Write the balanced molecular, complete ionic, and net ionic equations for each of the following acid-base reactions. (Type your answer using the format [NH4]+ for NH4+ and [Ni(CN)4]2- for Ni(CN)42-. Use the lowest possible coefficients.)

(a) HClO4(aq) + Mg(OH)2(s)
molecular equation, complete ionic, net ionic
(b) HCN(aq) + NaOH(aq)
molecular equation, complete ionic, net ionic
(c) HCl(aq) + NaOH(aq)
molecular,complete ionic, net ionic

These look easy enough to balance. What is your problem? What is it you don't understand? Follow the rule of

acid + base ==> salt + HOH

aqueous strontium hydroxide and hydroiodic acid net equation

(a)

Molecular equation: HClO4(aq) + Mg(OH)2(s) -> Mg(ClO4)2(aq) + H2O(l)

Complete ionic equation: 2H+(aq) + ClO4-(aq) + Mg2+(aq) + 2OH-(aq) -> Mg(ClO4)2(aq) + 2H2O(l)

Net ionic equation: 2H+(aq) + 2OH-(aq) -> 2H2O(l)

(b)

Molecular equation: HCN(aq) + NaOH(aq) -> NaCN(aq) + H2O(l)

Complete ionic equation: H+(aq) + CN-(aq) + Na+(aq) + OH-(aq) -> Na+(aq) + CN-(aq) + H2O(l)

Net ionic equation: H+(aq) + OH-(aq) -> H2O(l)

(c)

Molecular equation: HCl(aq) + NaOH(aq) -> NaCl(aq) + H2O(l)

Complete ionic equation: H+(aq) + Cl-(aq) + Na+(aq) + OH-(aq) -> Na+(aq) + Cl-(aq) + H2O(l)

Net ionic equation: H+(aq) + OH-(aq) -> H2O(l)

(a) Let's start by writing the balanced molecular equation for the reaction between HClO4(aq) and Mg(OH)2(s):

HClO4(aq) + Mg(OH)2(s) → Mg(ClO4)2(aq) + H2O(l)

To write the complete ionic equation, we need to break down the aqueous compounds into their respective ions:

H+(aq) + ClO4-(aq) + Mg2+(aq) + 2OH-(aq) → Mg2+(aq) + 2ClO4-(aq) + 2H2O(l)

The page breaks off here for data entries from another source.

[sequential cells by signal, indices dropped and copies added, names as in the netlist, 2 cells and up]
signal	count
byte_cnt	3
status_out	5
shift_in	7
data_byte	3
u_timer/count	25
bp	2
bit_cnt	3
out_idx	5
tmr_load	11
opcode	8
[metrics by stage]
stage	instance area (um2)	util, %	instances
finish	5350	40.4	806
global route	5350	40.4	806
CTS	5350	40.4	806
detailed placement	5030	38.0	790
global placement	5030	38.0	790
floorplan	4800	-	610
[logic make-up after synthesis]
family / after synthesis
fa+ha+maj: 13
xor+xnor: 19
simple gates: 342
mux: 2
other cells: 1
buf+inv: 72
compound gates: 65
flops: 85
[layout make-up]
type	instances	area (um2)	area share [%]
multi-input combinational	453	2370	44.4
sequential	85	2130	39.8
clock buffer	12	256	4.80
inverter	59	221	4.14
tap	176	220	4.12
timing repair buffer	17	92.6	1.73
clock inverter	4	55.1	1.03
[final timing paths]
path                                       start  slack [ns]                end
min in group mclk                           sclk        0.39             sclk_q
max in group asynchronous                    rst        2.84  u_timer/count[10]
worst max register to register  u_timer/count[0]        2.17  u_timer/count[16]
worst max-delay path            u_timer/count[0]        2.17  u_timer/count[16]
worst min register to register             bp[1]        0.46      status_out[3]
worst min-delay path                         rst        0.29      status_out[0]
===== config.mk =====
export PLATFORM = sky130hd
export DESIGN_NAME = pmx_ctrl_reg
export DESIGN_NICKNAME = d
export VERILOG_FILES = /design/src/pmx_pkg.sv /design/src/pmx_sync.sv /design/src/pmx_ctrl_reg.sv
export VERILOG_INCLUDE_DIRS = /design/src /design/src/src
export SDC_FILE = /design/constraint.sdc
export NUM_CORES = 1
export LEC_CHECK = 0
export ABC_AREA = 1
export BUFFER_PORTS_ARGS = -buffer_cell sky130_fd_sc_hd__buf_2
export CORE_MARGIN = 3
export CORE_UTILIZATION = 39
export DETAILED_ROUTE_END_ITERATION = 8
export GPL_TIMING_DRIVEN = 0
export PLACE_DENSITY = 0.74
export SETUP_SLACK_MARGIN = 0.15
export SYNTH_ARGS = -nofsm -noshare
export SYNTH_HDL_FRONTEND = slang
export SYNTH_SLANG_ARGS = --single-unit

===== constraint.sdc =====
create_clock -name clock_i -period 0.9 [get_ports clock_i]
set_clock_uncertainty 0.1 [all_clocks]
set_input_delay 0.045 -clock clock_i [delete_from_list [all_inputs] [get_ports clock_i]]
set_output_delay 0.045 -clock clock_i [all_outputs]
set_load 0.02 [all_outputs]
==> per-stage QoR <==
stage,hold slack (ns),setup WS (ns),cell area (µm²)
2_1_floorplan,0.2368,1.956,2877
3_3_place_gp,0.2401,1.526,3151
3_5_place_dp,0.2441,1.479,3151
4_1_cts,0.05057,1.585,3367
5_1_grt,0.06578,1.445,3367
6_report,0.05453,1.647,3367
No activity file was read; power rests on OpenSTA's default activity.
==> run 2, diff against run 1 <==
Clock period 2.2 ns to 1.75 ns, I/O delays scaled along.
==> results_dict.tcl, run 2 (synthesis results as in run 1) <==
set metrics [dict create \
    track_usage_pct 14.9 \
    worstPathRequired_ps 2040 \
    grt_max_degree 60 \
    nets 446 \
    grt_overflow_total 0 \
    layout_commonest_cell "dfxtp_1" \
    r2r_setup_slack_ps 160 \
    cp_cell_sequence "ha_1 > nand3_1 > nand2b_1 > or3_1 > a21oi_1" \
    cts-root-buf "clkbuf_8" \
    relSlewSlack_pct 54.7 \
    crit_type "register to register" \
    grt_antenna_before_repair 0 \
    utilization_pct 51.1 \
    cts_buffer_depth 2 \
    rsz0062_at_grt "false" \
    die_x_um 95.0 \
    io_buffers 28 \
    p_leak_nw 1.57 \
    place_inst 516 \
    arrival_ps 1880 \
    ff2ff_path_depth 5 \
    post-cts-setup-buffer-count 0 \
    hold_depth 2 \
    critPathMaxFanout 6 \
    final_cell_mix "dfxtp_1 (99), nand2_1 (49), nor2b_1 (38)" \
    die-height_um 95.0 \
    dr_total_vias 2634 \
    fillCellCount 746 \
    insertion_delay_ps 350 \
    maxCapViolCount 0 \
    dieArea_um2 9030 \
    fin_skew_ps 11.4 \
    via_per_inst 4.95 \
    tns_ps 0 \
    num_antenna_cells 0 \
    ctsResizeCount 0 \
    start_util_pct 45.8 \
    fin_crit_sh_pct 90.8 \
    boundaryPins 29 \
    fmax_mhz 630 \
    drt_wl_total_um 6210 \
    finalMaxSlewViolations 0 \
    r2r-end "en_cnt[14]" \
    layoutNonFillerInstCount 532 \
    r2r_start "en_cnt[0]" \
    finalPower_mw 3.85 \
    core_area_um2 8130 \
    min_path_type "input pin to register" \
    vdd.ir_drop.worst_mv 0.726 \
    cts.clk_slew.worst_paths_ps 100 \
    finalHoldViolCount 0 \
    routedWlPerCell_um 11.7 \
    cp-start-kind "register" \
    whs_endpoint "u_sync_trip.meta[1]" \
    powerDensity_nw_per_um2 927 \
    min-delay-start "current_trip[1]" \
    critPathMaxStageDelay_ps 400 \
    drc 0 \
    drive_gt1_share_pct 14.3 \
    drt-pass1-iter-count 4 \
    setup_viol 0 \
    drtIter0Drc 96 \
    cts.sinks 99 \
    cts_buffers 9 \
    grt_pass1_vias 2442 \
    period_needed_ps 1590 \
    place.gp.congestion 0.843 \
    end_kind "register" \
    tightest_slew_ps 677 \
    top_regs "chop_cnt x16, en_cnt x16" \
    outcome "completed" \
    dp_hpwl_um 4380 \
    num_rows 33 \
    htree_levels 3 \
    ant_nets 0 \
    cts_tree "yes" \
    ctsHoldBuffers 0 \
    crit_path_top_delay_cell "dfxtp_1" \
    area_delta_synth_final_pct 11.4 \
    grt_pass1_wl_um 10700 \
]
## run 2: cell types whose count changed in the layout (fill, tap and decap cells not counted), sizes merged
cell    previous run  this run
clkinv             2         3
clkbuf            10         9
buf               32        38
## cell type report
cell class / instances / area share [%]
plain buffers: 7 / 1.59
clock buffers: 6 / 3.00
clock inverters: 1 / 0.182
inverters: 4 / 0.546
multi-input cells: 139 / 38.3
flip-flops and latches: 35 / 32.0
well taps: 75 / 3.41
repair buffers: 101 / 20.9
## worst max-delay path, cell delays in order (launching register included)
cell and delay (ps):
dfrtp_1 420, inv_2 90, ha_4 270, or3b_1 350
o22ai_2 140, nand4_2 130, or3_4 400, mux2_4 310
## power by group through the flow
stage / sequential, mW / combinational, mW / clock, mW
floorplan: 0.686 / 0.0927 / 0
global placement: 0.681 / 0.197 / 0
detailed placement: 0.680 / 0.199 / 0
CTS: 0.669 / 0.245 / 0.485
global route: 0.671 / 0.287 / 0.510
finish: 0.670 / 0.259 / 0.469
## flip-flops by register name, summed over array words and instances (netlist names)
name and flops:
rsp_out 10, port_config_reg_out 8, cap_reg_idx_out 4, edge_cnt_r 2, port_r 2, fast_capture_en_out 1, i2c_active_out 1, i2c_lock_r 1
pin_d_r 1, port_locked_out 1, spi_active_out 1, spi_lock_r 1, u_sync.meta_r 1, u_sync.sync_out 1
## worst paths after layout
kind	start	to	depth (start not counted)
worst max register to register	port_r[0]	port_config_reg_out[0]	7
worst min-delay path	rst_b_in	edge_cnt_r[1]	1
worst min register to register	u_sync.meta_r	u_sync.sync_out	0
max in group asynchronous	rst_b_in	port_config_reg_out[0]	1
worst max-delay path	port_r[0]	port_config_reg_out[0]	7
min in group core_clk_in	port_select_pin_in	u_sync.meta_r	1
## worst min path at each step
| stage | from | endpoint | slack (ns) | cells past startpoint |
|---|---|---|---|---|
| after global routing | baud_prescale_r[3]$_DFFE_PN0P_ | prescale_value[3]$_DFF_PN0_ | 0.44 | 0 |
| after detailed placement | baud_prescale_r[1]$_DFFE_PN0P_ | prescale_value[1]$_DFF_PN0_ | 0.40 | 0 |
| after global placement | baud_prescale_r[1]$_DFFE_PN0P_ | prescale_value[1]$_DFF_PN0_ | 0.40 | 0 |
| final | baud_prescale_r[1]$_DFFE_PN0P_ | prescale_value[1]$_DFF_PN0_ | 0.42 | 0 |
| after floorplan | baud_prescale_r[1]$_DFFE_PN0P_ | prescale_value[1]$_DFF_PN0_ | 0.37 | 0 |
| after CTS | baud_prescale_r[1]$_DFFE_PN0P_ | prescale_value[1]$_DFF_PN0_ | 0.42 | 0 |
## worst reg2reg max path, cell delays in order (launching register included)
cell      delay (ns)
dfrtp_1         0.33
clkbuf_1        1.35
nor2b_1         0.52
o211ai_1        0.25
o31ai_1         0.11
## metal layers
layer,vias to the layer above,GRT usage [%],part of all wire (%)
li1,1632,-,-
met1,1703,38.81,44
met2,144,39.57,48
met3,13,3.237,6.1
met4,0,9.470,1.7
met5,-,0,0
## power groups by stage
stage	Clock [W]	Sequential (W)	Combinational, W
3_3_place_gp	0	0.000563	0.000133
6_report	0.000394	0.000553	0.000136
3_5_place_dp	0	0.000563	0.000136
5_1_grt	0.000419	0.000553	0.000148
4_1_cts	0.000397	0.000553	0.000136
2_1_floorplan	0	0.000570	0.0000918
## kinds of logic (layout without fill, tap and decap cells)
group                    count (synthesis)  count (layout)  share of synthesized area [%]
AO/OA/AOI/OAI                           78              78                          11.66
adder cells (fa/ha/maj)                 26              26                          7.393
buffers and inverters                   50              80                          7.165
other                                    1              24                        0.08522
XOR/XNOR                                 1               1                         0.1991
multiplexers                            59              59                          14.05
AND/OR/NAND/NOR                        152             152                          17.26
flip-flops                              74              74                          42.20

Next, we can cancel out the spectator ions that appear on both sides of the equation. In this case, the spectator ions are Mg2+ and ClO4-.

H+(aq) + OH-(aq) → H2O(l)

The resulting equation is the net ionic equation for the reaction.

(b) Now let's write the balanced molecular equation for the reaction between HCN(aq) and NaOH(aq):

HCN(aq) + NaOH(aq) → NaCN(aq) + H2O(l)

Breaking down the aqueous compounds into their respective ions, the complete ionic equation is:

H+(aq) + CN-(aq) + Na+(aq) + OH-(aq) → Na+(aq) + CN-(aq) + H2O(l)

Again, we can cancel out the spectator ions, which are Na+ and CN-:

H+(aq) + OH-(aq) → H2O(l)

Therefore, the net ionic equation for this reaction is the same as the complete ionic equation.

(c) Lastly, let's write the balanced molecular equation for the reaction between HCl(aq) and NaOH(aq):

HCl(aq) + NaOH(aq) → NaCl(aq) + H2O(l)

Breaking down the aqueous compounds into their respective ions, the complete ionic equation is:

H+(aq) + Cl-(aq) + Na+(aq) + OH-(aq) → Na+(aq) + Cl-(aq) + H2O(l)

Once again, we can cancel out the spectator ions, which are Na+ and Cl-:

H+(aq) + OH-(aq) → H2O(l)

Thus, the net ionic equation for this reaction is the same as the complete ionic equation.